Work to be completed: Write out, word for word, every line in the data below from the one containing "count at 3994" to the one containing "at -0.6296 ns", both of them included.

Available data:
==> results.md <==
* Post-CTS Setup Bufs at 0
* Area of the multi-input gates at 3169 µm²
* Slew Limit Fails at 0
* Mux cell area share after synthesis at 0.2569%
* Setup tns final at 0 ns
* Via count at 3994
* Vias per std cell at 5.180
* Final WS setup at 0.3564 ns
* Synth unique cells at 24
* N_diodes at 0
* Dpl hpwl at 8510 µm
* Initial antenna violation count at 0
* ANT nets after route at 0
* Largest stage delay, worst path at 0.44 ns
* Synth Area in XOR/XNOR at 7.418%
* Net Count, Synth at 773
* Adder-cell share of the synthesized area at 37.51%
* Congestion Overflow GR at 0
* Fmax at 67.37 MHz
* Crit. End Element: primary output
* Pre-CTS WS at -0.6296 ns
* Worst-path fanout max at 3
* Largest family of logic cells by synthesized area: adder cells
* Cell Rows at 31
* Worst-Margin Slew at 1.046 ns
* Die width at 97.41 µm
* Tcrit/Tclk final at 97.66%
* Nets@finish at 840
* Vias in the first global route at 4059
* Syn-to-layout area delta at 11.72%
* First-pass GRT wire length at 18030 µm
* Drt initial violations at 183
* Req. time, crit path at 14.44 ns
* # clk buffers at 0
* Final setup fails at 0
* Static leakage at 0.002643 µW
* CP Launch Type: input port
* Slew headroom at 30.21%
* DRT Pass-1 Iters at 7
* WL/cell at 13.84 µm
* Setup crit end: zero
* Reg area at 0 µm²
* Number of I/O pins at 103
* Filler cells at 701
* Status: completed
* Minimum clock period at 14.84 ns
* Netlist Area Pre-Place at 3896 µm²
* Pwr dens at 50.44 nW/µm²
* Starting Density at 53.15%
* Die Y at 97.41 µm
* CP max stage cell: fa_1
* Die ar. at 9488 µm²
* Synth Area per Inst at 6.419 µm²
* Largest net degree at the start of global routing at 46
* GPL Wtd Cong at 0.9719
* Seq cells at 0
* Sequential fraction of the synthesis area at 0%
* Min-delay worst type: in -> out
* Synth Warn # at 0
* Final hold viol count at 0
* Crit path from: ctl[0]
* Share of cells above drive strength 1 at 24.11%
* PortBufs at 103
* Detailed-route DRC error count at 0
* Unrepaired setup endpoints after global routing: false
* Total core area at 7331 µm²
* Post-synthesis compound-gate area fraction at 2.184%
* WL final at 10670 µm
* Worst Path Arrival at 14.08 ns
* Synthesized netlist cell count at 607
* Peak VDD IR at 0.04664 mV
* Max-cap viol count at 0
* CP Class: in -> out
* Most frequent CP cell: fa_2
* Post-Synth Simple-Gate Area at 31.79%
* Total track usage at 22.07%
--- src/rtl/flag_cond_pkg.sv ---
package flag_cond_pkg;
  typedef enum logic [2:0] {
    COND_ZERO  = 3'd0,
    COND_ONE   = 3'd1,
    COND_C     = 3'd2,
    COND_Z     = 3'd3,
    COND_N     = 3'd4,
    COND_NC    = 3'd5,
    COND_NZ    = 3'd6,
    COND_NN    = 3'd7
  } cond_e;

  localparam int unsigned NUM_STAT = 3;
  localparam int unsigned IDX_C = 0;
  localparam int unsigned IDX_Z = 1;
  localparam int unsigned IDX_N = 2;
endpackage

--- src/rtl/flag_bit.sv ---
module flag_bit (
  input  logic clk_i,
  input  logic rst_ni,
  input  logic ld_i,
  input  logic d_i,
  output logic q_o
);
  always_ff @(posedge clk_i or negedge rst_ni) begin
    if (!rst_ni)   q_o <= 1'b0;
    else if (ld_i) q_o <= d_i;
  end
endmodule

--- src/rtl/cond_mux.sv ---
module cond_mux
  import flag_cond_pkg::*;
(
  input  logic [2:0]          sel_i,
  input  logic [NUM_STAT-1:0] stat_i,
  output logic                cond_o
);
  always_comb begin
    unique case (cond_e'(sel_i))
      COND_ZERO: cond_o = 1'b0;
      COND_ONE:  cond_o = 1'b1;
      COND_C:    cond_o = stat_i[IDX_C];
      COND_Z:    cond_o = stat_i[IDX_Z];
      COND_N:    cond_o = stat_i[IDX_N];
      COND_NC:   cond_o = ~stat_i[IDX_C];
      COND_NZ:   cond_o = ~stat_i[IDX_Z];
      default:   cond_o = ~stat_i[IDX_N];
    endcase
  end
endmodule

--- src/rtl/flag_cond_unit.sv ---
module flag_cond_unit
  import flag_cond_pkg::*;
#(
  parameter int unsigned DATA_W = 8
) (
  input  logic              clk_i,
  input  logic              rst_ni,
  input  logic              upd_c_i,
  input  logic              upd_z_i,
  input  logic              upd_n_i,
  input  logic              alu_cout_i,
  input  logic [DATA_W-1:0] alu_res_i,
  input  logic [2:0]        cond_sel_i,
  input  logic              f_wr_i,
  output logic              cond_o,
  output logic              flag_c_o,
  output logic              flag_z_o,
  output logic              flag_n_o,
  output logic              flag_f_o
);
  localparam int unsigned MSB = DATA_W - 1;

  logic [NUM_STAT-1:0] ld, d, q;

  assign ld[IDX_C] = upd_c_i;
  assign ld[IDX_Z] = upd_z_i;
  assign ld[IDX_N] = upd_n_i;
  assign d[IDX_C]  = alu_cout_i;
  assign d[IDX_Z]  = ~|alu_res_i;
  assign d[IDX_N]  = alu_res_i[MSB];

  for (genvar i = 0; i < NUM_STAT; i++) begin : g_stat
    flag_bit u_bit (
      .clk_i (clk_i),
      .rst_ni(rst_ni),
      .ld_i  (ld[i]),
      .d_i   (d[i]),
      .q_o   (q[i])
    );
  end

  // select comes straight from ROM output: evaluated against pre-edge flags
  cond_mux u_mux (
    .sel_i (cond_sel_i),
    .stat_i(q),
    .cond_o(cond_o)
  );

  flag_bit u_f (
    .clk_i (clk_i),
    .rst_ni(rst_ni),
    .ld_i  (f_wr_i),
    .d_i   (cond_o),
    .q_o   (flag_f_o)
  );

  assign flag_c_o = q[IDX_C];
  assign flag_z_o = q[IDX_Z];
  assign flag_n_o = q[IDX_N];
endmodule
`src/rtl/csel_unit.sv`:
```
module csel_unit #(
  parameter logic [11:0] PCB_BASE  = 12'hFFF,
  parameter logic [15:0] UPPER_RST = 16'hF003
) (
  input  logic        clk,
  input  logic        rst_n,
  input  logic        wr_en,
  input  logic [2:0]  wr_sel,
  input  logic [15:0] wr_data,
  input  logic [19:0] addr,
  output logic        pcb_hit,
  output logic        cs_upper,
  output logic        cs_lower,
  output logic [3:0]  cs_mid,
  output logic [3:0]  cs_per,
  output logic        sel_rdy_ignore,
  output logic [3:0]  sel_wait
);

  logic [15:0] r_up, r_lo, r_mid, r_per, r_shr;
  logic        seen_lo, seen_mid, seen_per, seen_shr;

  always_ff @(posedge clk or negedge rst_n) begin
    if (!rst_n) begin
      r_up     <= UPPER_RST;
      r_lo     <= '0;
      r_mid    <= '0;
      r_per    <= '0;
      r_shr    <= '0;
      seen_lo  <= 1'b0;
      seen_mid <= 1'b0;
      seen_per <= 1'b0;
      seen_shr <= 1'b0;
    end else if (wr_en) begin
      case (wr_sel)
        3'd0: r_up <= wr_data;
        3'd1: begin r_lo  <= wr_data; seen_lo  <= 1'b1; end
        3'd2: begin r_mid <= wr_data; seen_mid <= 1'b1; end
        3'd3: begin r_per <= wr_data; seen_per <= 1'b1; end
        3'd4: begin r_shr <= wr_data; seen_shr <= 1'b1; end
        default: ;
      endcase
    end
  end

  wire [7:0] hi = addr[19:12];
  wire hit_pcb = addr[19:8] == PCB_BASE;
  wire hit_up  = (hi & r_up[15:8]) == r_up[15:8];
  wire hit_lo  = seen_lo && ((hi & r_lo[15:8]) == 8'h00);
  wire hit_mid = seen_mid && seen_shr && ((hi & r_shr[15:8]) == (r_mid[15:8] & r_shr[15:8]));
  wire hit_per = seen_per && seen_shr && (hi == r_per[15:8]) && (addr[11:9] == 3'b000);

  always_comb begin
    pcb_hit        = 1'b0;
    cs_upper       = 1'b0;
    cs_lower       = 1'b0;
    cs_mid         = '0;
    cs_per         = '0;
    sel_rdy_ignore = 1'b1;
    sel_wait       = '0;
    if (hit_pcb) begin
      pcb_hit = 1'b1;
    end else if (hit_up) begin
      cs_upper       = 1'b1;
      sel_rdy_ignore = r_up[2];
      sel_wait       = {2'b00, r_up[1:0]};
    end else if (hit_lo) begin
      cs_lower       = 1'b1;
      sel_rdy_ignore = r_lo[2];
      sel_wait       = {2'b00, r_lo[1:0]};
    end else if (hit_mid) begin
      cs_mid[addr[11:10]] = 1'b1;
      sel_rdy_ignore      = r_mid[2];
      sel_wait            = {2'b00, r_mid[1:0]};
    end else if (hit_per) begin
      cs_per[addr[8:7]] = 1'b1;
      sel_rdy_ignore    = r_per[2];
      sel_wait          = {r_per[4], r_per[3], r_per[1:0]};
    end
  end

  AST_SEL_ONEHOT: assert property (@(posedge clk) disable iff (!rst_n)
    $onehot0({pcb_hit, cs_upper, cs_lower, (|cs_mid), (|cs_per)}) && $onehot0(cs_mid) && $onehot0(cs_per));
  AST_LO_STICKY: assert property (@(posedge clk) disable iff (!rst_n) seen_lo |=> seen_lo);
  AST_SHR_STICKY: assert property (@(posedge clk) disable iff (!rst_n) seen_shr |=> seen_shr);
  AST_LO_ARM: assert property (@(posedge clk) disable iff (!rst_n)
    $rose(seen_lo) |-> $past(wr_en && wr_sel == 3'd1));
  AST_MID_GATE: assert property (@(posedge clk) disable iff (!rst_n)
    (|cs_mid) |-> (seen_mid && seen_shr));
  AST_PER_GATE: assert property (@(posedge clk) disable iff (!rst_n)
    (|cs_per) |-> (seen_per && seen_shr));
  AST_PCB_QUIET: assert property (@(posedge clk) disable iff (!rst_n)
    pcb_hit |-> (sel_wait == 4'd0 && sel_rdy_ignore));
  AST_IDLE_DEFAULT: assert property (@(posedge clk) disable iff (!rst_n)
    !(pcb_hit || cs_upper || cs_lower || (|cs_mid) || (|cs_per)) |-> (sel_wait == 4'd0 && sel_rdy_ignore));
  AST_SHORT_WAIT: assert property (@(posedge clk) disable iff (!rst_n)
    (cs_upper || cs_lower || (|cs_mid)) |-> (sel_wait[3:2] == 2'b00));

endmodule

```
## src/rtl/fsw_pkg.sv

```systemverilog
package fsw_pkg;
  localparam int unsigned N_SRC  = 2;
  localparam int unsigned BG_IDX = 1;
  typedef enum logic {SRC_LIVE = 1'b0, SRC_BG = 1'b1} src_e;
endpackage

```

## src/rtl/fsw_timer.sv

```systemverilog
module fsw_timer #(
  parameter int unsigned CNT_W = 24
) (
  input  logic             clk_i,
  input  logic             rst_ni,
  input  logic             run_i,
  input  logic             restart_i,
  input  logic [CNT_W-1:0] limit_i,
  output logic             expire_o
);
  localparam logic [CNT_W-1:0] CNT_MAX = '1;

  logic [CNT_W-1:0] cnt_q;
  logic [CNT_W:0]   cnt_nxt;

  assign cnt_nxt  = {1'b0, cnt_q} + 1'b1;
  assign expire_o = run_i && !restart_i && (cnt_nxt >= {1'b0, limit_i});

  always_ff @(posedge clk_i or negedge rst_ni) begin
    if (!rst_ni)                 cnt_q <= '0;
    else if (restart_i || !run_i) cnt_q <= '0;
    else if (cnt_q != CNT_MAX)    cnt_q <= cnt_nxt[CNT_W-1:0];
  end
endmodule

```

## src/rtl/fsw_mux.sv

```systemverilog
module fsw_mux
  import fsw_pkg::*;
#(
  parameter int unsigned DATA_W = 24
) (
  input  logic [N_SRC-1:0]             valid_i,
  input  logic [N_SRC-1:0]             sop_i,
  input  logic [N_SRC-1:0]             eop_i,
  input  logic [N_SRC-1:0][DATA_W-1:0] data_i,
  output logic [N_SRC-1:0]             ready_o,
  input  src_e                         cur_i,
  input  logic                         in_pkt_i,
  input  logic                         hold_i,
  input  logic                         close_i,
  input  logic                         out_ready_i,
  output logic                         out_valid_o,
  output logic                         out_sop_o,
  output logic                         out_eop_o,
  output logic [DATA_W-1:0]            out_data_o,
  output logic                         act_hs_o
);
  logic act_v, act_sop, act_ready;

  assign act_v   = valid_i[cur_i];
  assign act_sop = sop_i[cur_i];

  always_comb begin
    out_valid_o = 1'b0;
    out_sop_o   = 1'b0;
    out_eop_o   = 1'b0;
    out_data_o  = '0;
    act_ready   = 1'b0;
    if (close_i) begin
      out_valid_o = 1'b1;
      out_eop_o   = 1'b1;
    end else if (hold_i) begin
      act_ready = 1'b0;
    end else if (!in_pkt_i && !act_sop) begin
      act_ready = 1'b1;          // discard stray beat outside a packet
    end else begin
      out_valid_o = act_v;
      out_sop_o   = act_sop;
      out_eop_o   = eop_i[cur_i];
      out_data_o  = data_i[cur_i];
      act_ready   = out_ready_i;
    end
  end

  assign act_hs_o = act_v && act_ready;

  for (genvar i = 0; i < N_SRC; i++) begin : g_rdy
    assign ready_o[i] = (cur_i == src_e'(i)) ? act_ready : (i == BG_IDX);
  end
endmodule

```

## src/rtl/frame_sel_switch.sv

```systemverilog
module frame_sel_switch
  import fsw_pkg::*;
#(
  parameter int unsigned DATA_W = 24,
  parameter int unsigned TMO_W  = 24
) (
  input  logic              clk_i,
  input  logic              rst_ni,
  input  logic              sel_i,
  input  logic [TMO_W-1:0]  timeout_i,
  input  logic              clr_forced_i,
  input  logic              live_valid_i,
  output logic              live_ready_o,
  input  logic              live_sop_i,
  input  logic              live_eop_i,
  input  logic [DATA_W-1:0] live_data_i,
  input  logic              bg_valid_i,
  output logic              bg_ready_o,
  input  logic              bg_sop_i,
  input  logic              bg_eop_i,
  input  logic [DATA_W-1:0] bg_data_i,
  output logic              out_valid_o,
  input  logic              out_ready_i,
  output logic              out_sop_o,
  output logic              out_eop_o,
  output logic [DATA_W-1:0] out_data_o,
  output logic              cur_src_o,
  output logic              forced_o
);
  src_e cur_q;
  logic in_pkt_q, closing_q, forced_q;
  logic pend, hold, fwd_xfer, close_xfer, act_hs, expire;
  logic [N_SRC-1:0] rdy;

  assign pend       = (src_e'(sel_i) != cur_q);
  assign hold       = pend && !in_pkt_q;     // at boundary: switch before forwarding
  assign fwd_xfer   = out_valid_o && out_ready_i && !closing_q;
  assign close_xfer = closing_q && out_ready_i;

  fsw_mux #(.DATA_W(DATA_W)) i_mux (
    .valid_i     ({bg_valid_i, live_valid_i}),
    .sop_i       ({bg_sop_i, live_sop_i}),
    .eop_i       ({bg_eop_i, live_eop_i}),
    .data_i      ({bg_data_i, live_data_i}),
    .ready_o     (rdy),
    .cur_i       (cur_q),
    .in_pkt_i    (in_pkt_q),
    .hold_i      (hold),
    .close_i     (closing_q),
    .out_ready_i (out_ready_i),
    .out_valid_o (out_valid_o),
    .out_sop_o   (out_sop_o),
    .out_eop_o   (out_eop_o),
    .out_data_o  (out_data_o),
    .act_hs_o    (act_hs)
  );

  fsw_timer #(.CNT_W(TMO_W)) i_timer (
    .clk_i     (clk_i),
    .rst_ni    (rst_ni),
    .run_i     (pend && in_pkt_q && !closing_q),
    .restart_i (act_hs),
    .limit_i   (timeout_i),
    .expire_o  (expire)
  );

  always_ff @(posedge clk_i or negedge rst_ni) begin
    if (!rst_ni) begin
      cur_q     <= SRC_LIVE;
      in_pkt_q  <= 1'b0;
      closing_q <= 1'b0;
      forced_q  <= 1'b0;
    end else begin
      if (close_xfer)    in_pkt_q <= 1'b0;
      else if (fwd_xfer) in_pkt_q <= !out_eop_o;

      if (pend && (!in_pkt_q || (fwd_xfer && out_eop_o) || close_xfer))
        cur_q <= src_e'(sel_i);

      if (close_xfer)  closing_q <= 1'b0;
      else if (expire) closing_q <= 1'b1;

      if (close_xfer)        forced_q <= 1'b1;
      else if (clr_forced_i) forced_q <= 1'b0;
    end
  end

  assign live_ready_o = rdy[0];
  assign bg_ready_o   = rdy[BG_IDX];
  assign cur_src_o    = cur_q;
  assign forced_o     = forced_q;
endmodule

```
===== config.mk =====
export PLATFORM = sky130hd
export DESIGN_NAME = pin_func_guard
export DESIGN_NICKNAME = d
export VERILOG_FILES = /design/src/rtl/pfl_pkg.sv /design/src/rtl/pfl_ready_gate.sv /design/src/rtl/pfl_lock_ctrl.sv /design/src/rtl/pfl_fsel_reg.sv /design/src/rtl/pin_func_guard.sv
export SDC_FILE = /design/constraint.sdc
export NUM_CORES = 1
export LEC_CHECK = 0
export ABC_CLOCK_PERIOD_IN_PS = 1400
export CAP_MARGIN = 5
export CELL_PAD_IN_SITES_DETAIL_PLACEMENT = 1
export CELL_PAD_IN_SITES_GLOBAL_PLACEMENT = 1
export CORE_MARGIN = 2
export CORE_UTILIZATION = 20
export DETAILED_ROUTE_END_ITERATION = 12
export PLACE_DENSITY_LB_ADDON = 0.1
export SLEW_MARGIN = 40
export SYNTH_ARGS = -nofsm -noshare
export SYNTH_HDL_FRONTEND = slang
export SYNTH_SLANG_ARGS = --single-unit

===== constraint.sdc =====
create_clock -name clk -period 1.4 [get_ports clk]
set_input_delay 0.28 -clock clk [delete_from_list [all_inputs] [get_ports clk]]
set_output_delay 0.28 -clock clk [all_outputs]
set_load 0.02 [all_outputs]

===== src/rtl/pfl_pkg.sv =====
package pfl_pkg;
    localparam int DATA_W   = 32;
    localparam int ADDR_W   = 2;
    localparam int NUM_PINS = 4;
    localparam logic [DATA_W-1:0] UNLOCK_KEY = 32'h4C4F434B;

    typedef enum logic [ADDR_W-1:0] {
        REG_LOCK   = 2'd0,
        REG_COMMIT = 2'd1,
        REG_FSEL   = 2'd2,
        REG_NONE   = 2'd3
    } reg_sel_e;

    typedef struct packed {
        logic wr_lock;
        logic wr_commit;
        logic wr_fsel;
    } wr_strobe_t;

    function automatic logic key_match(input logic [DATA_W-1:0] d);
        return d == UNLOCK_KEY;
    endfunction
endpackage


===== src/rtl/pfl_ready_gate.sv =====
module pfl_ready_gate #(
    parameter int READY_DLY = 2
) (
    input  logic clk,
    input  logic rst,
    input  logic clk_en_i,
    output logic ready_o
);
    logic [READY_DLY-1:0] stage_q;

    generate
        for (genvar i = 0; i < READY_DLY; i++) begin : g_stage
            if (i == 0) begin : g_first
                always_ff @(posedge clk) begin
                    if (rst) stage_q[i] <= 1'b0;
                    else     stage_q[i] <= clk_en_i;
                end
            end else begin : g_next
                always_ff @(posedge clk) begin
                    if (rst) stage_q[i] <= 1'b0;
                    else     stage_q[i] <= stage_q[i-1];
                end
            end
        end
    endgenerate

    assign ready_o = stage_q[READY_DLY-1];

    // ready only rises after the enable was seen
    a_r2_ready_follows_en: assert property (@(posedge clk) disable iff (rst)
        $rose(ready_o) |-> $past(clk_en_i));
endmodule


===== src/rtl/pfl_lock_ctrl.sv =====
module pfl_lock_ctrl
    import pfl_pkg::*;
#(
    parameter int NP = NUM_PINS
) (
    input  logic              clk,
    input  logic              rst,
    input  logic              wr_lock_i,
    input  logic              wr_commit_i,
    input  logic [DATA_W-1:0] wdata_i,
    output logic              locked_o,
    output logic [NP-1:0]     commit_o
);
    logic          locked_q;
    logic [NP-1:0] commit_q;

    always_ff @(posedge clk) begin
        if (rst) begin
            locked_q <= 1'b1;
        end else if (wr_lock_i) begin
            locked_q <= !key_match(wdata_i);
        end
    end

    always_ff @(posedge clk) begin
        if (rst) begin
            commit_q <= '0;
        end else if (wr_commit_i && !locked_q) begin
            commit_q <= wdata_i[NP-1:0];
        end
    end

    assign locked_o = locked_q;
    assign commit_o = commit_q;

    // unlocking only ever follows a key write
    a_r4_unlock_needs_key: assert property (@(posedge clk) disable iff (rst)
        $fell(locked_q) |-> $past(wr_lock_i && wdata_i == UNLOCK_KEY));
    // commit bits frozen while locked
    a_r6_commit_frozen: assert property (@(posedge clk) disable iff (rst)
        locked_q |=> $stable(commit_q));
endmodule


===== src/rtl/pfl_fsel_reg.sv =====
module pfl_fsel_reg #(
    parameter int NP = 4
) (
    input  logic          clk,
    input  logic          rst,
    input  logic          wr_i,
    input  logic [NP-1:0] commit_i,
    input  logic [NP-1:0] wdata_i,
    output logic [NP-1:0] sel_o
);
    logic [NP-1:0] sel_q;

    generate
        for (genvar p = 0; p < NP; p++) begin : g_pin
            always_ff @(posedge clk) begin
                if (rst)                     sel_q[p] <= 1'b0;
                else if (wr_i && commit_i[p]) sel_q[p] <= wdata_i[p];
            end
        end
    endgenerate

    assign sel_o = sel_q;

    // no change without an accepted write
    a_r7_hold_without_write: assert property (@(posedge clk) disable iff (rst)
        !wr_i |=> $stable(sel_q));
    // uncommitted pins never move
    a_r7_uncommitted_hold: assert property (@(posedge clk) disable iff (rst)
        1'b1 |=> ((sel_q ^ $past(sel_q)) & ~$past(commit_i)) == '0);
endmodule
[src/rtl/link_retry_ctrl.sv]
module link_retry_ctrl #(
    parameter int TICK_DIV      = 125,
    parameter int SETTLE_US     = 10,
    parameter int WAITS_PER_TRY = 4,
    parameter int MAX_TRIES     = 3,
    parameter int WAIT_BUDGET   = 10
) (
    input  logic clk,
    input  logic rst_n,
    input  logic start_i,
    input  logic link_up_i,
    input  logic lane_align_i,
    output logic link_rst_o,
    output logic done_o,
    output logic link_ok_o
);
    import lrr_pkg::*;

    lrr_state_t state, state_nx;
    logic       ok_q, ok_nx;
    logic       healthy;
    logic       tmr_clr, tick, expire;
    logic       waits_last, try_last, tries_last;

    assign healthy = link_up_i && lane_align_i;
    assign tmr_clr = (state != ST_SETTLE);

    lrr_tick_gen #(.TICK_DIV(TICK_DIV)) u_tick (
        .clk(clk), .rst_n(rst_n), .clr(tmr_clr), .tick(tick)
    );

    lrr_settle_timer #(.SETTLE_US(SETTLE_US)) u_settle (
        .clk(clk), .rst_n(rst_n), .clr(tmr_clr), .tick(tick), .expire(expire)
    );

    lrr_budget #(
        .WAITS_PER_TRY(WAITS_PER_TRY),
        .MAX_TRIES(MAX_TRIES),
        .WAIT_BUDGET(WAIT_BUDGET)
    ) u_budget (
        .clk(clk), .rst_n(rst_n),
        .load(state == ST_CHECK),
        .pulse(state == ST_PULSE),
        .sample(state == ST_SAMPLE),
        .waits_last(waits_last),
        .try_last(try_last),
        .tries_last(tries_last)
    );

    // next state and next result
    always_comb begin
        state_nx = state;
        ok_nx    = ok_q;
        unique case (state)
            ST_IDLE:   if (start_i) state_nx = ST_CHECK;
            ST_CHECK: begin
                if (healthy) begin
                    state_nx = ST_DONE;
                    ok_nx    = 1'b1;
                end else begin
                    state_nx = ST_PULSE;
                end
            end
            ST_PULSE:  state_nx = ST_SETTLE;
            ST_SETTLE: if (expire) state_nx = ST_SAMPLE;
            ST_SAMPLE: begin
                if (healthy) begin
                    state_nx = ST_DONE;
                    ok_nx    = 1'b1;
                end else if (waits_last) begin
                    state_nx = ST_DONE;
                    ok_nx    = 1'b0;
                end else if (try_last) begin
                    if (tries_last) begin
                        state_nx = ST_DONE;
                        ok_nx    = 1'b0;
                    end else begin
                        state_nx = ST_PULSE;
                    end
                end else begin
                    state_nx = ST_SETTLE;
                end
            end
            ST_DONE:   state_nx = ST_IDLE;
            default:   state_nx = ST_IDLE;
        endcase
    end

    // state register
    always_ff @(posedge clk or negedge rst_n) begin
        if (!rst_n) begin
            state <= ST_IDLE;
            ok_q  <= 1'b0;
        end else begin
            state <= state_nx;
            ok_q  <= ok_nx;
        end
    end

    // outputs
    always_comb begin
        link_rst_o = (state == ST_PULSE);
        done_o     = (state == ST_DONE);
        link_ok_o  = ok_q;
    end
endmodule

Answer to this problem:
* Via count at 3994
* Vias per std cell at 5.180
* Final WS setup at 0.3564 ns
* Synth unique cells at 24
* N_diodes at 0
* Dpl hpwl at 8510 µm
* Initial antenna violation count at 0
* ANT nets after route at 0
* Largest stage delay, worst path at 0.44 ns
* Synth Area in XOR/XNOR at 7.418%
* Net Count, Synth at 773
* Adder-cell share of the synthesized area at 37.51%
* Congestion Overflow GR at 0
* Fmax at 67.37 MHz
* Crit. End Element: primary output
* Pre-CTS WS at -0.6296 ns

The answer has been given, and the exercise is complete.